In 2001 Columbia released the unedited recordings from the Silent Way sessions. We got to hear firsthand what had gone into the album and what got cut. As it turns out, “Shhh/Peaceful” was originally a conventional sixties jazz tune by Joe Zawinul, a complex melody played in unison on the horns, followed by a solo section. The final edit cuts the melody entirely, jumping from a short ambient intro right into the first beat of the solos. Poor Joe Zawinul was probably pretty upset at having his entire composition wind up on the cutting room floor. In interviews he also griped that Miles reworked the solo sections, replacing their chord progression with a simple, open-ended D pedal. Listening now, I side with Miles. The frenetic density of Zawinul’s writing hasn’t aged well. To my ears it sounds anxious and underdeveloped. Miles made the tune more spacious, groove-oriented and repetitive, more like modern dance music than sixties jazz. Zawinul’s original composition was severely dated, but the groove it inspired is timeless.

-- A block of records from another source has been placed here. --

This is an optimization exercise on Yosys and OpenROAD, whose aim is small area and a short achievable clock period, not a production implementation. In this exercise RTL edits were held to simulation tests only and were not proved equivalent to the original. Power is estimated from default activity; no workload was simulated.

### flow/config.mk
export PLATFORM = sky130hd
export DESIGN_NAME = lw_cv_rx
export DESIGN_NICKNAME = lw_cv_rx
export VERILOG_FILES = /design/flow/design.v
export SDC_FILE = /design/flow/constraint.sdc
export NUM_CORES = 4
export LEC_CHECK = 0
export CAP_MARGIN = 20
export CORE_MARGIN = 2
export CORE_UTILIZATION = 30
export PLACE_DENSITY = 0.5
export SLEW_MARGIN = 20
### flow/constraint.sdc
create_clock -name core_clock -period 33.0 [get_ports {clk}]
set_input_delay 6.6000 -clock core_clock [delete_from_list [all_inputs] [get_ports {clk}]]
set_output_delay 6.6000 -clock core_clock [all_outputs]
set_load 0.01 [all_outputs]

My single favorite trumpet-playing moment of Miles’ career occurs at around 4:18 into “Shhh/Peaceful.” He’s playing a phrase that steps up and down the chromatic scale. You expect the phrase to land on the tonic D, but instead Miles ends it on E flat, the most dissonant possible note in the key. You think it might have been accidental, but then Miles deliberately repeats the E flat and holds it out. What begins as hair-raising dissonance ends up convincing you of its exotic beauty.
The groove segment of side two, “It’s About That Time”, is hardly even a tune at all. It’s comprised of two riffs, a dreamy six-bar chord figure and a funky four-bar bassline. It sounds less like a jazz composition and more like the kind of thing you’d put together with a loop sequencer like Reason or Ableton Live. This is the kind of forward thinking that keeps electric Miles albums sounding so much fresher than anything by his peers.

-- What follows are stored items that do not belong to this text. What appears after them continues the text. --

Source: an optimization exercise on an open RTL-to-GDS flow (aim: small area, a short achievable clock period and few clock cycles per item). Production flows keep margins and buffers that such runs may drop.
The RTL was checked by simulation tests, not by an equivalence proof against the original design.

## v23
// card_step
module card_step (
    input  wire         clk,
    input  wire         rst,           
    input  wire         start,
    output wire         ready,
    output reg          done,
    input  wire [23:0]  active,
    input  wire [383:0] iavg,          
    input  wire [3:0]   shift,
    input  wire [7:0]   lim,
    input  wire [23:0]  clr,           
    output wire [215:0] trim,          
    output reg  [23:0]  at_lim
);
==> flow/config.mk <==
export PLATFORM = sky130hd
export DESIGN_NAME = card_step
export DESIGN_NICKNAME = card_step
export VERILOG_FILES = /design/flow/design.v
export SDC_FILE = /design/flow/constraint.sdc
export NUM_CORES = 4
export LEC_CHECK = 0
export ABC_AREA = 1
export CAP_MARGIN = 20
export CORE_MARGIN = 2
export CORE_UTILIZATION = 55
export SLEW_MARGIN = 20
==> flow/constraint.sdc <==
create_clock -name core_clock -period 40.0 [get_ports {clk}]
set_input_delay 8.0000 -clock core_clock [delete_from_list [all_inputs] [get_ports {clk}]]
set_output_delay 8.0000 -clock core_clock [all_outputs]
set_load 0.01 [all_outputs]
standard.sh (not shown) runs the stock make flow with config.mk's settings and CLKGATE_MAP_FILE= SYNTH_SCRIPT=/design/flow/synth_recipe.tcl, a recipe that flattens the netlist after the stock synthesis.
==> flow/flow/run.sh <==
#!/bin/bash
# Layout: the standard flow (standard.sh: unchanged synthesis, floorplan,
# power grid, placement, CTS and routing, at the design's clock and SDC) with
# two changes to how the layout is made:
#  - every input and output port is buffered with sky130_fd_sc_hd__buf_1
#    instead of the default port buffer cell;
#  - ORFS's repair_timing steps aim for 30.6 ns of setup slack (a 9.4 ns
#    critical path) instead of 0 ns, so they size up and buffer the few paths
#    longer than that. The clock network is left as CTS builds it.
# make's full output goes to standard_flow.log; each ORFS step keeps its own
# log under orfs/logs/.
set -euo pipefail
bash standard.sh "BUFFER_PORTS_ARGS=-buffer_cell sky130_fd_sc_hd__buf_1" \
    SETUP_SLACK_MARGIN=30.6 finish > standard_flow.log 2>&1
Testbench counts of v23, summed over its fixed seeds: cycles 23,958, items 2,400.
The inputs of v39 differ from those of v23 as listed below.
- a change of CORE_UTILIZATION from 55 to 65
Findings:
- dfxtp_1 as the worst-path cell with the longest stage delay was reported by v23, and fa_1 by v39.
- Wire length for v39: about 3.3% down relative to v23
- Compared with v23, v39 shows die area that has gone down by more than 10%.
- Min routing usage on met1 across v23 and v39: v23
- Compared with v23, width of the chip in v39 decreased by a little under 10%.

========
## the baseline
Another version of the RTL of card_step (not shown whole).
Size in the first run: ~7200 cells after synthesis, ~570 flip-flops, ~690 I/O pins, ~0.053 mm2 of cells after synthesis.
// card_step
module card_step (
    input  wire         clk,
    input  wire         rst,           
    input  wire         start,
    output wire         ready,
    output reg          done,
    input  wire [23:0]  active,
    input  wire [383:0] iavg,          
    input  wire [3:0]   shift,
    input  wire [7:0]   lim,
    input  wire [23:0]  clr,           
    output wire [215:0] trim,          
    output reg  [23:0]  at_lim
);
    localparam integer K  = 8;                   
    localparam integer G  = 24 / K;              
    reg st_idle, st_p1, st_d1a, st_d1b, st_p2, st_d2, st_p3;
    reg [4:0] g;                       
    reg signed [8:0]  tr [0:23];
    reg signed [15:0] ir [0:K-1];      
    reg [K-1:0]       ar;              
    reg [3:0]         sh_r;
    reg [7:0]         lim_r;
    reg signed [20:0] acc;             
    reg signed [13:0] tacc;            
    reg [3:0]         t0lo;            
    reg [9:0]         vacc;            
    reg [9:0]         q0m9;            
    reg [4:0]         n_r;
    reg [4:0]         drema, dremb;    
    reg [7:0]         qhi;             
    reg [5:0]         qhit;            
    reg               u_x1, u_x2, u_t1, u_t2, u_v;
    reg signed [15:0] m_r;
    reg signed [9:0]  mean_r;
    assign ready = st_idle;
    genvar gc;
    generate
        for (gc = 0; gc < 24; gc = gc + 1) begin : g_out
            assign trim[9*gc +: 9] = tr[gc];
        end
    endgenerate
    wire in_pass = st_p1 | st_p2 | st_p3;
    wire last_g  = (g == G - 1);
    wire [4:0] sel = ((st_p1 | st_p2) && !last_g) ? g + 5'd1 :
                     st_d2 ? 5'd1 :
                     (st_p3 && (g + 5'd2 < G)) ? g + 5'd2 : 5'd0;
    reg signed [15:0] imux [0:K-1];
    reg [K-1:0]       amux;
    integer jm, xm;
    always @(*) begin
        for (jm = 0; jm < K; jm = jm + 1) begin
            imux[jm] = 16'sd0;
            amux[jm] = 1'b0;
            for (xm = 0; xm < G; xm = xm + 1)
                if (sel == xm) begin
  ...
clock: 40.0 ns
lec_check: 0
abc_area: 1
cap_margin: 20
core_margin: 2
core_utilization: 55
slew_margin: 20
Scripts as last shown in full above: flow/flow/run.sh
Testbench counts of the baseline, summed over its fixed seeds: cycles 31,144, items 2,400.
Edits applied to the flow inputs when going from the baseline to the candidate:
Settings: swapping 55 for 65 in CORE_UTILIZATION.
Notes after the runs:
The detailed-routed wire length on met3 in the baseline is 0.74 times that in the candidate.
Maximum clock rate of the candidate is on par with the baseline.
Re count of buffers inserted at the top-level ports: no difference whatsoever between the baseline and the candidate.
Any difference in sequential cell area share between the baseline and the candidate is small enough to ignore.

afterwards: timing with drivers on the ports:
How much do the figures lean on ideal ports? The routed layouts below were timed once more, with nothing changed but the port constraints. Step 1: set_driving_cell puts a clkbuf_16 on clk and a buf_2 on each other input, an assumption about the parent block. Step 2 times the ports against the registers' clock, not the clock port: input delays grow and output delays shrink by t, the midpoint of the rising clock arrivals with the driver on. Three values: ideal ports, drivers, drivers and shift; two values: the first two.
run | t, ns | setup WS [ns] | worst setup path at the end | worst register clock-pin slew, ns
v23 | 0.780 | 30.589 / 30.499 / 30.041 | input to register | 0.07 / 0.07
v39 | 0.768 | 30.485 / 30.479 / 29.920 | input to register | 0.07 / 0.07
the baseline | 0.742 | 30.629 / 30.548 / 30.285 | input to register | 0.07 / 0.07
the candidate | 0.713 | 30.616 / 30.538 / 30.321 | input to register | 0.07 / 0.07
After both steps setup and hold are still met in every run listed. The setup slack of v39, which loses most, moves by -0.006 ns with the drivers and by -0.565 ns with both steps.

Miles’ interest in electronic music has made him a beloved figure among younger musicians who aren’t much interested in bebop. Bill Laswell did a pretty cool remix album of In A Silent Way and the electric funk-oriented albums that followed called Panthalassa. There are also some classic hip-hop tracks that sample Miles, like the trumpet scream in OutKast’s song “Ain’t No Thang.”
Jazz would be a livelier art form if other musicians followed Miles’ lead and explored the recording studio more as an instrument unto itself. Electronica producers tend to love jazz; I wish the love was more mutual.